## Exercise goal
Using the records below, give the number of lines where the string "left" shows up. Add nothing to it.

####

From an optimization exercise on the open Yosys and OpenROAD flow, aimed at small area, a short achievable clock period and few clock cycles; shortcuts taken in it are not production practice.
In this exercise RTL edits were held to simulation tests only and were not proved equivalent to the original.
Power and IR drop assume default switching activity.

## flow/flow/run.sh

```bash
#!/bin/bash
# Standard ORFS layout at the design's clock and constraints, with: the standard
# synthesis script except for ABC's mapping script (flow/abc.script, area-oriented),
# a larger setup target for the timing repair, plain buffers on the ports and clock
# tree options (see params.sh).
set -euo pipefail
source flow/params.sh
export MY_ABC_SCRIPT=$PWD/flow/abc.script
bash standard.sh SYNTH_SCRIPT=$PWD/flow/synth.tcl SETUP_SLACK_MARGIN=$SETUP_MARGIN "BUFFER_PORTS_ARGS=-buffer_cell $PORT_BUF" "CTS_ARGS=$CTS" $EXTRA finish > make.log 2>&1
```

## flow/flow/abc.script

```
strash
dch
map -a
topo
stime -c
buffer -c
upsize -c
dnsize -c
```

## flow/flow/params.sh

```bash
SETUP_MARGIN=9.3
EXTRA="ABC_AREA=1"
CTS="-sink_clustering_enable -repair_clock_nets -dont_use_dummy_load"
PORT_BUF=sky130_fd_sc_hd__buf_2
```

## flow/flow/synth.tcl

```tcl
# Yosys synthesis: the standard synthesis script (synth_recipe.tcl), with ABC run
# on the script named by MY_ABC_SCRIPT instead of ORFS's own.
proc synth {args} { yosys synth -nofsm -noshare {*}$args }
proc abc {args} {
  if {[info exists ::env(MY_ABC_SCRIPT)] && $::env(MY_ABC_SCRIPT) ne ""} {
    set i [lsearch -exact $args -script]
    if {$i >= 0} { lset args [expr {$i + 1}] $::env(MY_ABC_SCRIPT) }
  }
  yosys abc {*}$args
}
source $::env(SCRIPTS_DIR)/synth.tcl
# left out here: clear keep_hierarchy, flatten, clean up, hide names made inside functions, write 1_2_yosys.v
```

## flow/standard.sh

```bash
#!/bin/bash
# synth_recipe.tcl (not shown) runs the flow's synth.tcl, then flattens the netlist and writes it again
# the make line also repeats each setting of config.mk as NAME=value (left out here)
make -C /OpenROAD-flow-scripts/flow DESIGN_CONFIG=/design/flow/config.mk WORK_HOME=/design/flow/orfs CLKGATE_MAP_FILE= SYNTH_SCRIPT=/design/flow/synth_recipe.tcl "${@:-finish}"
```

## flow/config.mk

```make
export PLATFORM = sky130hd
export DESIGN_NAME = infix_calc
export DESIGN_NICKNAME = infix_calc
export VERILOG_FILES = /design/flow/design.v
export SDC_FILE = /design/flow/constraint.sdc
export NUM_CORES = 4
export LEC_CHECK = 0
export CAP_MARGIN = 20
export CORE_MARGIN = 2
export CORE_UTILIZATION = 40
export SLEW_MARGIN = 20
```

## flow/constraint.sdc

```tcl
create_clock -name core_clock -period 13.0 [get_ports {CLK}]
set_input_delay 2.6000 -clock core_clock [delete_from_list [all_inputs] [get_ports {CLK}]]
set_output_delay 2.6000 -clock core_clock [all_outputs]
set_load 0.01 [all_outputs]
```
From an optimization exercise on the open Yosys and OpenROAD flow, aimed at small area, a short achievable clock period and few clock cycles per item; shortcuts taken in it are not production practice.
RTL that was checked went through simulation tests only; none was proved equivalent to the original.
For run 9, only the layout was checked, not whether the RTL still works.
Power and IR drop assume default switching activity.

==> flow/design.v <==
module mdc (clk, rst_n, start, A, B, out, done);
input clk, rst_n, start;
input [7:0] A, B;
output [7:0] out;
output done;
reg       busy;
reg [6:0] ah, bh;    
reg [2:0] k;
function [2:0] ctz8;
    input [7:0] v;
    begin
        casez (v)
            8'b???????1: ctz8 = 3'd0;
            8'b??????10: ctz8 = 3'd1;
            8'b?????100: ctz8 = 3'd2;
            8'b????1000: ctz8 = 3'd3;
            8'b???10000: ctz8 = 3'd4;
            8'b??100000: ctz8 = 3'd5;
            8'b?1000000: ctz8 = 3'd6;
            default:     ctz8 = 3'd7;
        endcase
    end
endfunction
function [6:0] oddh8;
    input [7:0] v;
    begin
        casez (v)
            8'b???????1: oddh8 = v[7:1];
            8'b??????10: oddh8 = {1'b0, v[7:2]};
            8'b?????100: oddh8 = {2'b0, v[7:3]};
            8'b????1000: oddh8 = {3'b0, v[7:4]};
            8'b???10000: oddh8 = {4'b0, v[7:5]};
            8'b??100000: oddh8 = {5'b0, v[7:6]};
            8'b?1000000: oddh8 = {6'b0, v[7]};
            default:     oddh8 = 7'd0;
        endcase
    end
endfunction
wire [7:0] d  = {1'b0, ah} - {1'b0, bh};
wire       lt = d[7];
wire [6:0] m  = d[7:1] ^ {7{lt}};
reg  [6:0] vh;
always @* begin
    casez (ah ^ bh)
        7'b??????1: vh = m;
        7'b?????10: vh = {1'b0, m[6:1]};
        7'b????100: vh = {2'b0, m[6:2]};
        7'b???1000: vh = {3'b0, m[6:3]};
        7'b??10000: vh = {4'b0, m[6:4]};
        7'b?100000: vh = {5'b0, m[6:5]};
        default:    vh = {6'b0, m[6]};
    endcase
end
wire       fin = (ah == bh) | (ah == 7'd0);
assign done = busy & fin;
assign out  = {ah, 1'b1} << k;
always @(posedge clk or negedge rst_n) begin
    if (!rst_n)
        busy <= 1'b0;
    else
        busy <= start | (busy & ~fin);
end
always @(posedge clk) begin
    if (start) begin
        bh <= oddh8(B);
        ah <= (oddh8(B) == 7'd0) ? 7'd0 : oddh8(A);
        k  <= ctz8(A | B);
    end else begin
        bh <= lt ? ah : bh;
        ah <= vh;
    end
end
endmodule
Context: an optimization exercise on an open-source flow, tuned for a short achievable clock period and few clock cycles. The choices shown serve that exercise and are no tape-out recipe. Where RTL was checked, it was by simulation tests only, not by an equivalence proof against the original. Function not checked in runs 2 and 5: the RTL went through the layout flow alone. The clock port is modelled as an ideal driver; clocking choices that lean on that would not hold on a real chip. Power is estimated from default activity; no workload was simulated.

File: design/flow/config.mk
export PLATFORM = sky130hd
export DESIGN_NAME = ARMLEG
export DESIGN_NICKNAME = ARMLEG
export VERILOG_FILES = /design/flow/design.v
export SDC_FILE = /design/flow/constraint.sdc
export NUM_CORES = 8
export LEC_CHECK = 0
export CAP_MARGIN = 20
export CORE_MARGIN = 2
export CORE_UTILIZATION = 30
export GPL_TIMING_DRIVEN = 1
export SETUP_SLACK_MARGIN = 5
export SLEW_MARGIN = 20
export SYNTH_HIERARCHICAL = 1
File: design/flow/constraint.sdc
create_clock -name core_clock -period 8.0 [get_ports {CLOCK}]
set_input_delay 1.6000 -clock core_clock [delete_from_list [all_inputs] [get_ports {CLOCK}]]
set_output_delay 1.6000 -clock core_clock [all_outputs]
set_load 0.01 [all_outputs]
File: design/flow/design.v
module ALU (
	input [63:0] base,
	input [8:0] imm,
	output [63:0] addr
);
	wire [8:0] lp, lg;
	wire [8:0] a1, b1, a2, b2, a3, b3, c;
	genvar i;
	generate
		for (i = 0; i < 9; i = i + 1) begin : lo
			Xor2 cp (base[i], imm[i], lp[i]);
			And2 cg (base[i], imm[i], lg[i]);
			if (i >= 1) PreI c1 (lg[i], lp[i], lg[i-1], lp[i-1], a1[i], b1[i]);
			else begin assign a1[i] = ~lg[i]; assign b1[i] = ~lp[i]; end
			if (i >= 2) PreN c2 (a1[i], b1[i], a1[i-2], b1[i-2], a2[i], b2[i]);
			else begin assign a2[i] = ~a1[i]; assign b2[i] = ~b1[i]; end
			if (i >= 4) PreI c3 (a2[i], b2[i], a2[i-4], b2[i-4], a3[i], b3[i]);
			else begin assign a3[i] = ~a2[i]; assign b3[i] = ~b2[i]; end
			if (i >= 8) GenN c4 (a3[i], b3[i], a3[i-8], c[i]);
			else assign c[i] = ~a3[i];
		end
	endgenerate
	wire [8:0] lo_sum = lp ^ {c[7:0], 1'b0};
	wire c9 = c[8];
	wire [54:0] hi = base[63:9];
	wire [54:0] o0 = hi, z0 = ~hi;
	wire [54:0] o1, z1, o2, z2, o3, z3, o4, z4, o5, z5, o6, z6;
	generate
		for (i = 0; i < 55; i = i + 1) begin : pre
			if (i >= 1) begin AndI ao1 (o0[i], o0[i-1], o1[i]); AndI az1 (z0[i], z0[i-1], z1[i]); end
			else begin assign o1[i] = ~o0[i]; assign z1[i] = ~z0[i]; end
			if (i >= 2) begin AndN ao2 (o1[i], o1[i-2], o2[i]); AndN az2 (z1[i], z1[i-2], z2[i]); end
			else begin assign o2[i] = ~o1[i]; assign z2[i] = ~z1[i]; end
			if (i >= 4) begin AndI ao3 (o2[i], o2[i-4], o3[i]); AndI az3 (z2[i], z2[i-4], z3[i]); end
			else begin assign o3[i] = ~o2[i]; assign z3[i] = ~z2[i]; end
			if (i >= 8) begin AndN ao4 (o3[i], o3[i-8], o4[i]); AndN az4 (z3[i], z3[i-8], z4[i]); end
			else begin assign o4[i] = ~o3[i]; assign z4[i] = ~z3[i]; end
			if (i >= 16) begin AndI ao5 (o4[i], o4[i-16], o5[i]); AndI az5 (z4[i], z4[i-16], z5[i]); end
			else begin assign o5[i] = ~o4[i]; assign z5[i] = ~z4[i]; end
			if (i >= 32) begin AndN ao6 (o5[i], o5[i-32], o6[i]); AndN az6 (z5[i], z5[i-32], z6[i]); end
			else begin assign o6[i] = ~o5[i]; assign z6[i] = ~z5[i]; end
		end
	endgenerate
	wire [54:0] ones = {o6[53:0], 1'b1};
	wire [54:0] zeros = {z6[53:0], 1'b1};
	wire up = c9 & ~imm[8];
	wire down = ~c9 & imm[8];
	assign addr = {hi ^ (({55{up}} & ones) | ({55{down}} & zeros)), lo_sum};
endmodule
module ALUControl (
	input [63:0] a,
	input [63:0] b,       
	input cin,
	input add,
	input and_,
	input orr,
	output z
);
	wire [63:0] p, g, an, bad_add;
	genvar i;
	generate
		for (i = 0; i < 64; i = i + 1) begin : bt
			Xor2 cp (a[i], b[i], p[i]);
			Or2 cg (a[i], b[i], g[i]);
			And2 ca (a[i], b[i], an[i]);
			if (i == 0) Xor2 cb (p[i], cin, bad_add[i]);
			else Xor2 cb (p[i], g[i-1], bad_add[i]);
		end
	endgenerate
	wire nz_add, nz_and, nz_orr;
	SignExtend t_add (.v(bad_add), .nz(nz_add));
	SignExtend t_and (.v(an), .nz(nz_and));
	SignExtend t_orr (.v(g), .nz(nz_orr));
	assign z = (add & ~nz_add) | (and_ & ~nz_and) | (orr & ~nz_orr);
endmodule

####

## Written answer
2